:: DATA IN THIS EXERCISE ::
Context: an optimization exercise on an open-source flow, tuned for small area, a short achievable clock period and few clock cycles per item. The choices shown serve that exercise and are no tape-out recipe. Function was checked by simulation only, so behaviour that the tests miss may differ from the original.

==> wip/quartz: inputs <==
// ce_blend
module ce_blend (
    input  wire        clk,
    input  wire        rst,
    input  wire        in_valid,
    output wire        in_ready,
    input  wire [1:0]  in_mode,      
    input  wire [7:0]  in_alpha,     
    input  wire [63:0] in_s,         
    input  wire [63:0] in_d,         
    output reg         out_valid,
    output reg  [63:0] out_d         
);
export LEC_CHECK = 0
export ABC_AREA = 1
export CAP_MARGIN = 20
export CORE_MARGIN = 4
export CORE_UTILIZATION = 40
export CTS_CLUSTER_DIAMETER = 120
export CTS_CLUSTER_SIZE = 25
export SLEW_MARGIN = 20
create_clock -name core_clock -period 22.0 [get_ports {clk}]
standard.sh (not shown) runs the stock make flow with config.mk's settings and CLKGATE_MAP_FILE= SYNTH_SCRIPT=/design/flow/synth_recipe.tcl, a recipe that flattens the netlist after the stock synthesis.
==> flow/flow/run.sh <==
#!/bin/bash
# Layout: the standard flow (standard synthesis, floorplan, placement,
# CTS, routing) with timing repair run against a setup margin, so the
# resizer also works on paths that already meet the 22 ns clock. make's
# full output goes to flow_make.log; ORFS keeps each step's log in orfs/logs.
set -euo pipefail
cd "$(dirname "$0")/.."
bash standard.sh SETUP_SLACK_MARGIN=16.5 TNS_END_PERCENT=100 finish > flow_make.log 2>&1
==> wip/juniper (differences from wip/quartz) <==
--- a/flow/design.v
+++ b/flow/design.v
@@ -16,14 +16,14 @@
     endfunction
     function [3:0] expo(input [15:0] h);
         expo = (h[13:10] == 4'd0) ? 4'd1 : h[13:10];
     endfunction
     function [14:0] unp(input [15:0] h);
-        unp = {expo(h), ~sig(h)};
+        unp = {expo(h), sig(h)};
     endfunction
     function [10:0] um(input [14:0] v);
-        um = ~v[10:0];
+        um = v[10:0];
     endfunction
     function [3:0] ue(input [14:0] v);
         ue = v[14:11];
     endfunction
     function [3:0] tz11(input [10:0] m);
@@ -297,18 +297,17 @@
         end
     endfunction
     function [5:0] m7_u(input [3:0] ex, input [3:0] ey);
         m7_u = 6'd26 - {2'b0, ex} - {2'b0, ey};
     endfunction
-    function [14:0] m7_round(input [21:0] p, input [5:0] u);
+    function [15:0] m7_round(input [21:0] p, input [5:0] u);
         reg [21:0] lo;
         reg        nrm;
         reg [21:0] q;
         reg        guard;
         reg        sticky;
-        reg [11:0] m;
-        reg [3:0]  e;
+        reg [3:0]  shg;
         integer    i;
         begin
             lo[0] = p[0];
             for (i = 1; i < 22; i = i + 1)
                 lo[i] = lo[i - 1] | p[i];
@@ -317,21 +316,18 @@
                 if (p[21]) begin
                     q = {11'd0, p[21:11]}; guard = p[10]; sticky = lo[9];
                 end else begin
                     q = {11'd0, p[20:10]}; guard = p[9];  sticky = lo[8];
                 end
+                shg = 4'd10 - u[3:0] + {3'd0, p[21]};
             end else begin
                 q      = p >> u;
                 guard  = (u > 6'd22) ? 1'b0 : p[u - 6'd1];
                 sticky = (u > 6'd23) ? lo[21] : lo[u - 6'd2];
+                shg    = 4'd0;
             end
-            m = {1'b0, q[10:0]} + {11'd0, guard & (sticky | q[0])};
-            if (nrm)
-                e = 4'd11 - u[3:0] + {3'd0, p[21]} + {3'd0, m[11]};
-            else
-                e = 4'd1;
-            m7_round = {e, ~{m[11] | m[10], m[9:0]}};
+            m7_round = {2'b0, shg, 10'd0} + q[15:0] + {15'd0, guard & (sticky | q[0])};
         end
     endfunction
     function [24:0] fix(input [14:0] v);
         fix = {14'd0, um(v)} << (ue(v) - 4'd1);
     endfunction
@@ -364,32 +360,41 @@
             over_sub = {sv, cv[24:0], ~b, f1 ^ frest, frest};
         end
     endfunction
     function [15:0] round_th(input [27:0] v);
         reg [25:0] th;
-        reg [25:0] t;
-        reg [3:0]  n;
+        reg [23:0] lo;
+        reg [4:0]  lp;
         reg [3:0]  sh;
+        reg [25:0] q;
         reg        guard;
         reg        sticky;
-        reg [11:0] m;
+        integer    i;
         begin
             th = v[27:2];
-            t = {th[23:0], v[1], 1'b0};    
-            n = 4'd0;
-            if (t[25:18] == 8'd0) begin t = t << 8; n = n + 4'd8; end
-            if (t[25:22] == 4'd0 && n <= 4'd9) begin t = t << 4; n = n + 4'd4; end
-            if (t[25:24] == 2'd0 && n <= 4'd11) begin t = t << 2; n = n + 4'd2; end
-            if (t[25] == 1'b0 && n <= 4'd12) begin t = t << 1; n = n + 4'd1; end
-            sh = 4'd13 - n;
-            guard  = t[14];
-            sticky = (|t[13:0]) | v[0];
-            m = {1'b0, t[25:15]} + {11'd0, guard & (sticky | t[15])};
+            lp = 5'd0;
+            for (i = 0; i < 24; i = i + 1)
+                if (th[i]) lp = i[4:0];
+            lo[0] = th[0];
+            for (i = 1; i < 24; i = i + 1)
+                lo[i] = lo[i - 1] | th[i];
+            sh = (lp > 5'd10) ? lp - 5'd10 : 4'd0;
+            q  = th >> sh;
+            if (sh == 4'd0) begin
+                guard  = v[1];
+                sticky = v[0];
+            end else if (sh == 4'd1) begin
+                guard  = th[0];
+                sticky = v[1] | v[0];
+            end else begin
+                guard  = th[sh - 4'd1];
+                sticky = v[1] | v[0] | lo[sh - 4'd2];
+            end
             if (th[25:24] != 2'd0)
                 round_th = FP16_ONE;
             else
-                round_th = {2'b0, sh, 10'd0} + {4'd0, m};
+                round_th = {2'b0, sh, 10'd0} + q[15:0] + {15'd0, guard & (sticky | q[0])};
         end
     endfunction
     assign in_ready = 1'b1;
     wire [15:0] k_in = k_of_alpha(in_alpha);
     wire [15:0] kc_in = in_mode[0] ? k_in : FP16_ONE;
@@ -434,12 +439,12 @@
     always @(posedge clk) begin
         if (rst)
             r3_valid <= 1'b0;
         else
             r3_valid <= r2_valid;
-        r3_s <= {m7_round(r2_p[87:66], r2_u[23:18]), m7_round(r2_p[65:44], r2_u[17:12]),
-                 m7_round(r2_p[43:22], r2_u[11:6]),  m7_round(r2_p[21:0],  r2_u[5:0])};
+        r3_s <= {unp(m7_round(r2_p[87:66], r2_u[23:18])), unp(m7_round(r2_p[65:44], r2_u[17:12])),
+                 unp(m7_round(r2_p[43:22], r2_u[11:6])),  unp(m7_round(r2_p[21:0],  r2_u[5:0]))};
         r3_d <= r2_d;
     end
     wire [10:0] ma = um(r3_s[59:45]);
     wire [3:0]  ea = ue(r3_s[59:45]);
     wire [21:0] q0, q1, q2, q3;
@@ -799,11 +804,70 @@
     assign {c88, s88} = c55 + s71 + c70;
     wire s89, c89;
     assign {c89, s89} = pp9_10 + pp10_9 + c71;
     wire [21:0] x = {1'b0, pp10_10, s89, s88, s87, s86, s85, s84, s83, s82, s81, s80, s79, s78, s77, s76, s75, s74, s73, pp2_0, pp0_1, pp0_0};
     wire [21:0] y = {1'b0, c89, c88, c87, c86, c85, c84, c83, c82, c81, c80, c79, c78, c77, c76, c75, c74, c73, c72, s72, pp1_0, 1'b0};
-    assign p = x + y;
+    wire co;
+    add22 u_add (.a(x), .b(y), .ci(1'b0), .s(p), .co(co));
+endmodule
+module add22(input wire [21:0] a, input wire [21:0] b, input wire ci, output wire [21:0] s, output wire co);
+    wire [21:0] p0 = a ^ b;
+    wire [21:0] g0 = a & b;
+    wire gc0 = g0[0] | (p0[0] & ci);
+    wire gg0 = g0[1] | (p0[1] & gc0);
+    wire gg1 = g0[3] | (p0[3] & g0[2]);
+    wire pp1 = p0[3] & p0[2];
+    wire gg2 = g0[5] | (p0[5] & g0[4]);
+    wire pp2 = p0[5] & p0[4];
+    wire gg3 = g0[7] | (p0[7] & g0[6]);
+    wire pp3 = p0[7] & p0[6];
+    wire gg4 = g0[9] | (p0[9] & g0[8]);
+    wire pp4 = p0[9] & p0[8];
+    wire gg5 = g0[11] | (p0[11] & g0[10]);
+    wire pp5 = p0[11] & p0[10];
+    wire gg6 = g0[13] | (p0[13] & g0[12]);
+    wire pp6 = p0[13] & p0[12];
+    wire gg7 = g0[15] | (p0[15] & g0[14]);
+    wire pp7 = p0[15] & p0[14];
+    wire gg8 = g0[17] | (p0[17] & g0[16]);
+    wire pp8 = p0[17] & p0[16];
+    wire gg9 = g0[19] | (p0[19] & g0[18]);
+    wire pp9 = p0[19] & p0[18];
+    wire gg10 = g0[21] | (p0[21] & g0[20]);
+    wire pp10 = p0[21] & p0[20];
+    wire gg11 = gg1 | (pp1 & gg0);
+    wire gg12 = gg3 | (pp3 & gg2);
+    wire pp12 = pp3 & pp2;
+    wire gg13 = gg5 | (pp5 & gg4);
+    wire pp13 = pp5 & pp4;
+    wire gg14 = gg7 | (pp7 & gg6);
+    wire pp14 = pp7 & pp6;
+    wire gg15 = gg9 | (pp9 & gg8);
+    wire pp15 = pp9 & pp8;
+    wire gg16 = gg12 | (pp12 & gg11);
+    wire gg17 = gg14 | (pp14 & gg13);
+    wire pp17 = pp14 & pp13;
+    wire gg18 = gg17 | (pp17 & gg16);
+    wire gg19 = gg13 | (pp13 & gg16);
+    wire gg20 = gg15 | (pp15 & gg18);
+    wire gg21 = gg2 | (pp2 & gg11);
+    wire gg22 = gg4 | (pp4 & gg16);
+    wire gg23 = gg6 | (pp6 & gg19);
+    wire gg24 = gg8 | (pp8 & gg18);
+    wire gg25 = gg10 | (pp10 & gg20);
+    wire gg26 = g0[2] | (p0[2] & gg0);
+    wire gg27 = g0[4] | (p0[4] & gg11);
+    wire gg28 = g0[6] | (p0[6] & gg21);
+    wire gg29 = g0[8] | (p0[8] & gg16);
+    wire gg30 = g0[10] | (p0[10] & gg22);
+    wire gg31 = g0[12] | (p0[12] & gg19);
+    wire gg32 = g0[14] | (p0[14] & gg23);
+    wire gg33 = g0[16] | (p0[16] & gg18);
+    wire gg34 = g0[18] | (p0[18] & gg24);
+    wire gg35 = g0[20] | (p0[20] & gg20);
+    assign s = p0 ^ {gg35, gg20, gg34, gg24, gg33, gg18, gg32, gg23, gg31, gg19, gg30, gg22, gg29, gg16, gg28, gg21, gg27, gg11, gg26, gg0, gc0, ci};
+    assign co = gg25;
 endmodule
 module add26(input wire [25:0] a, input wire [25:0] b, input wire ci, output wire [25:0] s, output wire co);
     wire [25:0] p0 = a ^ b;
     wire [25:0] g0 = a & b;
     wire gc0 = g0[0] | (p0[0] & ci);
==> flow/flow/run.sh (replaced) <==
#!/bin/bash
# Layout: the standard flow (standard synthesis, floorplan, placement,
# CTS, routing) with timing repair run against a setup margin, so the
# resizer also works on paths that already meet the 22 ns clock. make's
# full output goes to flow_make.log; ORFS keeps each step's log in orfs/logs.
set -euo pipefail
cd "$(dirname "$0")/.."
bash standard.sh SETUP_SLACK_MARGIN=16.45 TNS_END_PERCENT=100 finish > flow_make.log 2>&1
--- a/flow/config.mk
+++ b/flow/config.mk
@@ -6,9 +6,7 @@
 export NUM_CORES = 4
 export LEC_CHECK = 0
 export ABC_AREA = 1
 export CAP_MARGIN = 20
 export CORE_MARGIN = 4
-export CORE_UTILIZATION = 40
-export CTS_CLUSTER_DIAMETER = 120
-export CTS_CLUSTER_SIZE = 25
+export CORE_UTILIZATION = 55
 export SLEW_MARGIN = 20
==> flow_metrics.tcl <==
set metrics [dict create \
    yosys.area_share.adder 0.295 \
    synth_top_area_cell "dfxtp_1" \
    multi_input_cells 7321 \
    antenna_found_initial 7 \
    ys_ff_latch 837 \
    status "finished clean" \
    crit_chain "buf_2" \
]
The numbers above come from wip/quartz.

==> flow_metrics.tcl <==
set metrics [dict create \
    status "finished clean" \
    crit_chain "buf_6" \
    multi_input_cells 7620 \
    diodes 1 \
    ys_ff_latch 841 \
    antenna_found_initial 9 \
    yosys.area_share.adder 0.294 \
    post-route-drc-count 0 \
    clock_buffers 117 \
    synth_top_area_cell "fa_1" \
    core_area_sq_mm 0.148 \
    cp-startpoint "out_d[18]$_SDFF_PP0_" \
]
The numbers above come from wip/juniper.

Testbench counts of wip/quartz, summed over its fixed seeds: cycles 24,048, items 24,000.
Testbench counts of wip/juniper, summed over its fixed seeds: cycles 24,048, items 24,000.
:::
**WHAT IS REQUIRED:**
The answer is the run of lines above from the line containing "bash standard.sh SETUP_SLACK_MARGIN=16.5" through the line containing "function [3:0] tz11(input [10:0] m);", copied exactly and alone.

**EXERCISE RESPONSE:**
bash standard.sh SETUP_SLACK_MARGIN=16.5 TNS_END_PERCENT=100 finish > flow_make.log 2>&1
==> wip/juniper (differences from wip/quartz) <==
--- a/flow/design.v
+++ b/flow/design.v
@@ -16,14 +16,14 @@
     endfunction
     function [3:0] expo(input [15:0] h);
         expo = (h[13:10] == 4'd0) ? 4'd1 : h[13:10];
     endfunction
     function [14:0] unp(input [15:0] h);
-        unp = {expo(h), ~sig(h)};
+        unp = {expo(h), sig(h)};
     endfunction
     function [10:0] um(input [14:0] v);
-        um = ~v[10:0];
+        um = v[10:0];
     endfunction
     function [3:0] ue(input [14:0] v);
         ue = v[14:11];
     endfunction
     function [3:0] tz11(input [10:0] m);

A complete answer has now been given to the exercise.